Copy each line of the entries below that contains the string "antenna".

=== Begin Enclosure ===

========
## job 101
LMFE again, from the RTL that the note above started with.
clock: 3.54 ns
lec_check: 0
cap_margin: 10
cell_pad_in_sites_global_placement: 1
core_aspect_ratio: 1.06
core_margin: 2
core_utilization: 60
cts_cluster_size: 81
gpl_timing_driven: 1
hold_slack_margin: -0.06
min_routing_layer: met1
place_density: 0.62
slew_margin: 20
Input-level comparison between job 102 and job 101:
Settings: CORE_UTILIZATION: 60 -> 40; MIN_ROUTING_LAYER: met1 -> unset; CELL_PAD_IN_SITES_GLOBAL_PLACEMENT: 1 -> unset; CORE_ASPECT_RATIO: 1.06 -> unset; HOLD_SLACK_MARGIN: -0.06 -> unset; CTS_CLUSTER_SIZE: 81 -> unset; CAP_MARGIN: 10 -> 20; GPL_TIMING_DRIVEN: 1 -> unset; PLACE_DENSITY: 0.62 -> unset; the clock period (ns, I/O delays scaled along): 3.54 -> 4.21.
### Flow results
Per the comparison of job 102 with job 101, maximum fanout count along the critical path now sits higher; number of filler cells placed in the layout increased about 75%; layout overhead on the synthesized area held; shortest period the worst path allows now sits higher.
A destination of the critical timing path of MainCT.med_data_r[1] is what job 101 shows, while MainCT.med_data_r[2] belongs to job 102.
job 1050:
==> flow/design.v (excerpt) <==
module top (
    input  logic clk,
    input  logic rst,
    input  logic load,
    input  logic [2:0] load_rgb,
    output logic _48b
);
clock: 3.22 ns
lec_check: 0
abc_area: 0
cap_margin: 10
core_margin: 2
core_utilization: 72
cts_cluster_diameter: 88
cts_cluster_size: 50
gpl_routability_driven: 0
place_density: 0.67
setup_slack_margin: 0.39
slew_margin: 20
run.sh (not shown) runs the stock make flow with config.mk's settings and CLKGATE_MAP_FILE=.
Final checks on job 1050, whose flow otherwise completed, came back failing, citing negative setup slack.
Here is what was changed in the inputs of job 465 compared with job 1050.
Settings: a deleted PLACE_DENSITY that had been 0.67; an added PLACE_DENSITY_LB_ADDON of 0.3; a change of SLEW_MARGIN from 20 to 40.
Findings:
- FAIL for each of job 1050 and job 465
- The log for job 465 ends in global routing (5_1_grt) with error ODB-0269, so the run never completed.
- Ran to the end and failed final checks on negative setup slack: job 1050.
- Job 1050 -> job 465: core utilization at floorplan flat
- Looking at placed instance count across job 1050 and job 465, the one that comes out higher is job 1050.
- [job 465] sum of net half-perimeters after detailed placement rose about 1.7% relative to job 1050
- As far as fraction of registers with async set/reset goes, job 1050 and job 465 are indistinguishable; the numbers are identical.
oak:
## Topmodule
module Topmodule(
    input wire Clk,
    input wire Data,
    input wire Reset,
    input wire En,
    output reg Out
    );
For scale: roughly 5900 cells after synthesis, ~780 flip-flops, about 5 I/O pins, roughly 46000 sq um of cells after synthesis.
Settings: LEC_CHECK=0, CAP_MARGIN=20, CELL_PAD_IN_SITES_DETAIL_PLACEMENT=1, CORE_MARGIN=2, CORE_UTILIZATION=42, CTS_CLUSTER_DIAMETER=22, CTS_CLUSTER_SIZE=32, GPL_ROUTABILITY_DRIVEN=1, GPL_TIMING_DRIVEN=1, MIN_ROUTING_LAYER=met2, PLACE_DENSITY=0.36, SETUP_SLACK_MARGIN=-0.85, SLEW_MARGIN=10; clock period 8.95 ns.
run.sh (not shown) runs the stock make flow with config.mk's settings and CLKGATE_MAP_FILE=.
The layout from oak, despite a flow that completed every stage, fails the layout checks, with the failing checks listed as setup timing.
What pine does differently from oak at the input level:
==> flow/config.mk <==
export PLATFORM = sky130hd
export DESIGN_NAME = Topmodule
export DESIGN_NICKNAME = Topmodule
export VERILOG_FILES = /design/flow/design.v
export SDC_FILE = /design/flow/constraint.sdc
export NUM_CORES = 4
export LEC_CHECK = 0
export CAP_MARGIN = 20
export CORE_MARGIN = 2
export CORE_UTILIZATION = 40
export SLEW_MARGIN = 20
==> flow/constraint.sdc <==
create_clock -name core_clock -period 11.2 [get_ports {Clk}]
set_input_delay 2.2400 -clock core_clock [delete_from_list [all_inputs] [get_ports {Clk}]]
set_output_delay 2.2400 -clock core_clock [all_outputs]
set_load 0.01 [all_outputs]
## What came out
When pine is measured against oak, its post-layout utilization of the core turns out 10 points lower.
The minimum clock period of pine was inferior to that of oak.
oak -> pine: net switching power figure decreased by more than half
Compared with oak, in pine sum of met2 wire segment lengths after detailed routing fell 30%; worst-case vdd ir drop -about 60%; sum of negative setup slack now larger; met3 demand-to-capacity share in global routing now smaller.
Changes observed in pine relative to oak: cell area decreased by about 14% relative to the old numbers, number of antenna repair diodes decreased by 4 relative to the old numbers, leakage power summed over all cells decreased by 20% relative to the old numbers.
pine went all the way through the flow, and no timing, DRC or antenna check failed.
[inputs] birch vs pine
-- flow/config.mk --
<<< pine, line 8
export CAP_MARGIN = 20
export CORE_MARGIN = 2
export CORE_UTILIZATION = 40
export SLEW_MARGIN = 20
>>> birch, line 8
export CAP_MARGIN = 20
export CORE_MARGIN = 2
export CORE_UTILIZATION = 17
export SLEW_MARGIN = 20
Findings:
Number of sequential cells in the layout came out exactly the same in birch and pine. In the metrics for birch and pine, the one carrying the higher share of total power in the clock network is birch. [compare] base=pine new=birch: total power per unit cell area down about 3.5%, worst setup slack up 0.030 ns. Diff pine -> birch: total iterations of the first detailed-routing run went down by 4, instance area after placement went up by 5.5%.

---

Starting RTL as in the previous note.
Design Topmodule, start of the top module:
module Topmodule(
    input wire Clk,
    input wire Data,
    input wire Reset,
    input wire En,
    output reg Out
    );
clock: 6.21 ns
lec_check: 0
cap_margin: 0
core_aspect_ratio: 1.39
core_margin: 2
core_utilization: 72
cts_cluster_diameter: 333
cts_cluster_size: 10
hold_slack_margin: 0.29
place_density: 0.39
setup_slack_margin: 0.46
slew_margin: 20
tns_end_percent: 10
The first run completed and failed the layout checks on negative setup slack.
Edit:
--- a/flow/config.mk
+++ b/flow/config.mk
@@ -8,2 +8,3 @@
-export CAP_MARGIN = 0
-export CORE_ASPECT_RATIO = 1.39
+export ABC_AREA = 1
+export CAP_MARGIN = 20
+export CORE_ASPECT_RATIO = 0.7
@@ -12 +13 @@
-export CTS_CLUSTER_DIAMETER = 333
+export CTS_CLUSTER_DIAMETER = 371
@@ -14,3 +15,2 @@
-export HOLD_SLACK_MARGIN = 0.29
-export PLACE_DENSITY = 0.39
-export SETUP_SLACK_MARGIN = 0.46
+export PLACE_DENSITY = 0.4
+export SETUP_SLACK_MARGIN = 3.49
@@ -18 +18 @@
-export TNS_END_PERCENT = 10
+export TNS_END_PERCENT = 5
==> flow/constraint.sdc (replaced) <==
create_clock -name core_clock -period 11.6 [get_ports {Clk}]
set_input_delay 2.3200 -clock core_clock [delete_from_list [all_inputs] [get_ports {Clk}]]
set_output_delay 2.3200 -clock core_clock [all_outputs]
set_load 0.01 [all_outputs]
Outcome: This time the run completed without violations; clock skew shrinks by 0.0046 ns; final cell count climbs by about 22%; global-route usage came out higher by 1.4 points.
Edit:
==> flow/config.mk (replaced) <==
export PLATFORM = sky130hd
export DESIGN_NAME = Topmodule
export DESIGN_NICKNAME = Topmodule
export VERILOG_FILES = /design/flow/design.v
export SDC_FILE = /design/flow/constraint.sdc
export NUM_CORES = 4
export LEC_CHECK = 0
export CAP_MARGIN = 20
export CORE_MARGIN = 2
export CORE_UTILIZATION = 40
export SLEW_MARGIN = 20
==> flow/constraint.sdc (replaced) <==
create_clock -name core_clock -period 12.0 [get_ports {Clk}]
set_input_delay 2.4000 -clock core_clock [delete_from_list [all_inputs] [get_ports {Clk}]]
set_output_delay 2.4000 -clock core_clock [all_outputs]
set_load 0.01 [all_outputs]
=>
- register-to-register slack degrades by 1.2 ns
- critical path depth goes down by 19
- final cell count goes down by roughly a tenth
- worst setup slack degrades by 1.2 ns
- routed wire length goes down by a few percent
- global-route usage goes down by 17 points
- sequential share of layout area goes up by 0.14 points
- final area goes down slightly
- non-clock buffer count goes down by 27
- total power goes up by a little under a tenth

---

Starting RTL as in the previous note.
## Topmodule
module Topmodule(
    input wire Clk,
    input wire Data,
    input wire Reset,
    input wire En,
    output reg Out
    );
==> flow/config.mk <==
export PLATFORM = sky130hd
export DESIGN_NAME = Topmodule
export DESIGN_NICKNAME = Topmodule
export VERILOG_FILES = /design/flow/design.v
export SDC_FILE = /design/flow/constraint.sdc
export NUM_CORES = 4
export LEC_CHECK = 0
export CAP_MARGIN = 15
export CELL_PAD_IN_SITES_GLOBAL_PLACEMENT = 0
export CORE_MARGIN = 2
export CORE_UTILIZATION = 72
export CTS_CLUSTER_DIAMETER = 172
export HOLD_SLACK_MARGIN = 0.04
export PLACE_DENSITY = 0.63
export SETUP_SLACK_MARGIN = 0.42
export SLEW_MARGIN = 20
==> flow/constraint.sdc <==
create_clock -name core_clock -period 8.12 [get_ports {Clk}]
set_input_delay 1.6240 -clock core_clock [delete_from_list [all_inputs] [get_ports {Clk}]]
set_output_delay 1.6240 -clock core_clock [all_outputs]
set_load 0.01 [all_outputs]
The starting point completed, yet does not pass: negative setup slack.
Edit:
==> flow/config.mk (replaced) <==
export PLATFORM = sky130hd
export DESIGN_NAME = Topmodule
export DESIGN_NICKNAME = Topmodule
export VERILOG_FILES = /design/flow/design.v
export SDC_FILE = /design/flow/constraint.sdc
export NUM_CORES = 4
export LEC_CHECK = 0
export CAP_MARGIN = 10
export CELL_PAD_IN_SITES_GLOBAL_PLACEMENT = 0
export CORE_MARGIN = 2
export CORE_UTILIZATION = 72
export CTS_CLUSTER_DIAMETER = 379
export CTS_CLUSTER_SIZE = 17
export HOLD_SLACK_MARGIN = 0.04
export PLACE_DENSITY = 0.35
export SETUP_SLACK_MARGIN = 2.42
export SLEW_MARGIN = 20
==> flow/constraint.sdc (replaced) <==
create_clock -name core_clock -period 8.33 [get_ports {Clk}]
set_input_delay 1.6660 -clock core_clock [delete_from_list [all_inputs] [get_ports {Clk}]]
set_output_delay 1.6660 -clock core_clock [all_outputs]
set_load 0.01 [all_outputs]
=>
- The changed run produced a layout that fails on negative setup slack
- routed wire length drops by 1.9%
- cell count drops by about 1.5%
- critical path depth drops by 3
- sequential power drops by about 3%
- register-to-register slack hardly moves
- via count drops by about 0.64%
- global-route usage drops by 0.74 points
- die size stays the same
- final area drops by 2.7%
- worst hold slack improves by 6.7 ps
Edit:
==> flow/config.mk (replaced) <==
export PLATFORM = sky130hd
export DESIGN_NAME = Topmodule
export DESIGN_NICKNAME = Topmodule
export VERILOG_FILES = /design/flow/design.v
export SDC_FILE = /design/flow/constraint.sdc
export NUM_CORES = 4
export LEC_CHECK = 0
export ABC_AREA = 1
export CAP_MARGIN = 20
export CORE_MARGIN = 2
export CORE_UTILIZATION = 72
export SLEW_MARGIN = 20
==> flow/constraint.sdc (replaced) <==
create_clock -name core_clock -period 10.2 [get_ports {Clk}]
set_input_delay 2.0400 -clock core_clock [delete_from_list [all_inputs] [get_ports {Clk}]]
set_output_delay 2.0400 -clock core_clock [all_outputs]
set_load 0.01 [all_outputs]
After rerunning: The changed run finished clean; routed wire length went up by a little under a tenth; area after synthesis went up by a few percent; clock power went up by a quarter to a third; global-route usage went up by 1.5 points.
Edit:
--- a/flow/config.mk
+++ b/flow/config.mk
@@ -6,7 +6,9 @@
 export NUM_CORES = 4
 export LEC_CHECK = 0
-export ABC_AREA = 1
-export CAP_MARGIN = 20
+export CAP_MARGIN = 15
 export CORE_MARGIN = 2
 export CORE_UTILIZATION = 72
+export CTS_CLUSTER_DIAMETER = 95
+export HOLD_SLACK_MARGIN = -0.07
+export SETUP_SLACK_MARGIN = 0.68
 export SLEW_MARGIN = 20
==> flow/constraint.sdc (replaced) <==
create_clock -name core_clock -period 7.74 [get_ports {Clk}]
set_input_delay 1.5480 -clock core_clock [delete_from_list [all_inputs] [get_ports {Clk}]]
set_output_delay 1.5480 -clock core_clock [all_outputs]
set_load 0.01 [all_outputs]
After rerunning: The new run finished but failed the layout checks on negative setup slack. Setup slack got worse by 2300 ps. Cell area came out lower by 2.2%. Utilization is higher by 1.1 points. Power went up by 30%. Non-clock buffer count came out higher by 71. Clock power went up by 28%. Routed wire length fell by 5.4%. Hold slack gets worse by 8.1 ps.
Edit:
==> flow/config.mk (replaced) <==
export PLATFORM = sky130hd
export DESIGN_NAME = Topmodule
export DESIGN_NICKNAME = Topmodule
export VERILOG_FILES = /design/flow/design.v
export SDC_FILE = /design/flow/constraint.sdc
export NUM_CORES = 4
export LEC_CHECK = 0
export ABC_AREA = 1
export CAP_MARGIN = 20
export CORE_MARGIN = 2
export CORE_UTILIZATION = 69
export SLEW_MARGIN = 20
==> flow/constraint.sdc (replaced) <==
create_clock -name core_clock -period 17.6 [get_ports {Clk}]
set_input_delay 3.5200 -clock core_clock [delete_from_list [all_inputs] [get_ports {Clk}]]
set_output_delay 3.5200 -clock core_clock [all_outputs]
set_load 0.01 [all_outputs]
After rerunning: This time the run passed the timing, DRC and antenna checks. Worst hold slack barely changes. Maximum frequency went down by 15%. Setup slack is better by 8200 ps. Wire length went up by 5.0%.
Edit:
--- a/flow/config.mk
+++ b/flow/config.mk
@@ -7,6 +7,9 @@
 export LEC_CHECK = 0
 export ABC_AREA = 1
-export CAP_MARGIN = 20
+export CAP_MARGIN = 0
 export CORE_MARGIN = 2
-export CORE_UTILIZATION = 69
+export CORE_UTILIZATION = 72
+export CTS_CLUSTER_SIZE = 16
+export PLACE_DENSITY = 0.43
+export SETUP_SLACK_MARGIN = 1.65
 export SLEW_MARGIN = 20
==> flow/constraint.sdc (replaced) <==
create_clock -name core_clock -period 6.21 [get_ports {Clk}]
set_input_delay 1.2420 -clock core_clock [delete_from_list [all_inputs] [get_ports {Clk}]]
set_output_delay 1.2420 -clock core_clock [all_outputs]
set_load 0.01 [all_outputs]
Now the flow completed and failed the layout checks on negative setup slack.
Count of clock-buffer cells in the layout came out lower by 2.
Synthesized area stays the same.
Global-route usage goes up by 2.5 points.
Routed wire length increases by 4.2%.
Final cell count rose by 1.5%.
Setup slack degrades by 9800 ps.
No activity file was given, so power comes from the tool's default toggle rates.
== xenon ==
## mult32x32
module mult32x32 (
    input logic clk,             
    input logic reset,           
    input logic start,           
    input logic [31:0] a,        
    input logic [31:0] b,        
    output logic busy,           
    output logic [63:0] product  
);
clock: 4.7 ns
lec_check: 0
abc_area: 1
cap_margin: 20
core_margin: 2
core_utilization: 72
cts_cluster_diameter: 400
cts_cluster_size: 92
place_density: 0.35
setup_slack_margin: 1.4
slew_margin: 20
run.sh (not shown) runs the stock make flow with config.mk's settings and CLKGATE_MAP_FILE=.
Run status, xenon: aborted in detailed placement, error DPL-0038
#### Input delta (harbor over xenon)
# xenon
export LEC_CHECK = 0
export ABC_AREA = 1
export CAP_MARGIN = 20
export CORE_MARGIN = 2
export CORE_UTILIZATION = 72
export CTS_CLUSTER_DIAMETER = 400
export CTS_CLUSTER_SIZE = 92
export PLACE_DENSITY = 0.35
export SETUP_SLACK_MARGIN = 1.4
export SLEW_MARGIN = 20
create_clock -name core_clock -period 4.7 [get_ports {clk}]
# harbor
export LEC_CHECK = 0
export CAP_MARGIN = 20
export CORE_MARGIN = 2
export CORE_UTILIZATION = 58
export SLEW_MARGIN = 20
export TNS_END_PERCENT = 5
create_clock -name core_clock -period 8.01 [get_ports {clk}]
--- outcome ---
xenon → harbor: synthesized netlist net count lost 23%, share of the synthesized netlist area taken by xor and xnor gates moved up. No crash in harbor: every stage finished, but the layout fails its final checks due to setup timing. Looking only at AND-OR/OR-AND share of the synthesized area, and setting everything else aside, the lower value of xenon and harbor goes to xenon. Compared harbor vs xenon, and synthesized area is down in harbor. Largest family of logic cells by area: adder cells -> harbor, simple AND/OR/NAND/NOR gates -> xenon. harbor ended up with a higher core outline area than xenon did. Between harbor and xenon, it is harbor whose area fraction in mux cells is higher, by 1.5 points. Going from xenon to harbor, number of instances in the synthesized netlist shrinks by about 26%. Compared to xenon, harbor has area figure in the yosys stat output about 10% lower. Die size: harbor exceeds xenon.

=== End Enclosure ===

Written response:
Changes observed in pine relative to oak: cell area decreased by about 14% relative to the old numbers, number of antenna repair diodes decreased by 4 relative to the old numbers, leakage power summed over all cells decreased by 20% relative to the old numbers.
pine went all the way through the flow, and no timing, DRC or antenna check failed.
After rerunning: This time the run passed the timing, DRC and antenna checks. Worst hold slack barely changes. Maximum frequency went down by 15%. Setup slack is better by 8200 ps. Wire length went up by 5.0%.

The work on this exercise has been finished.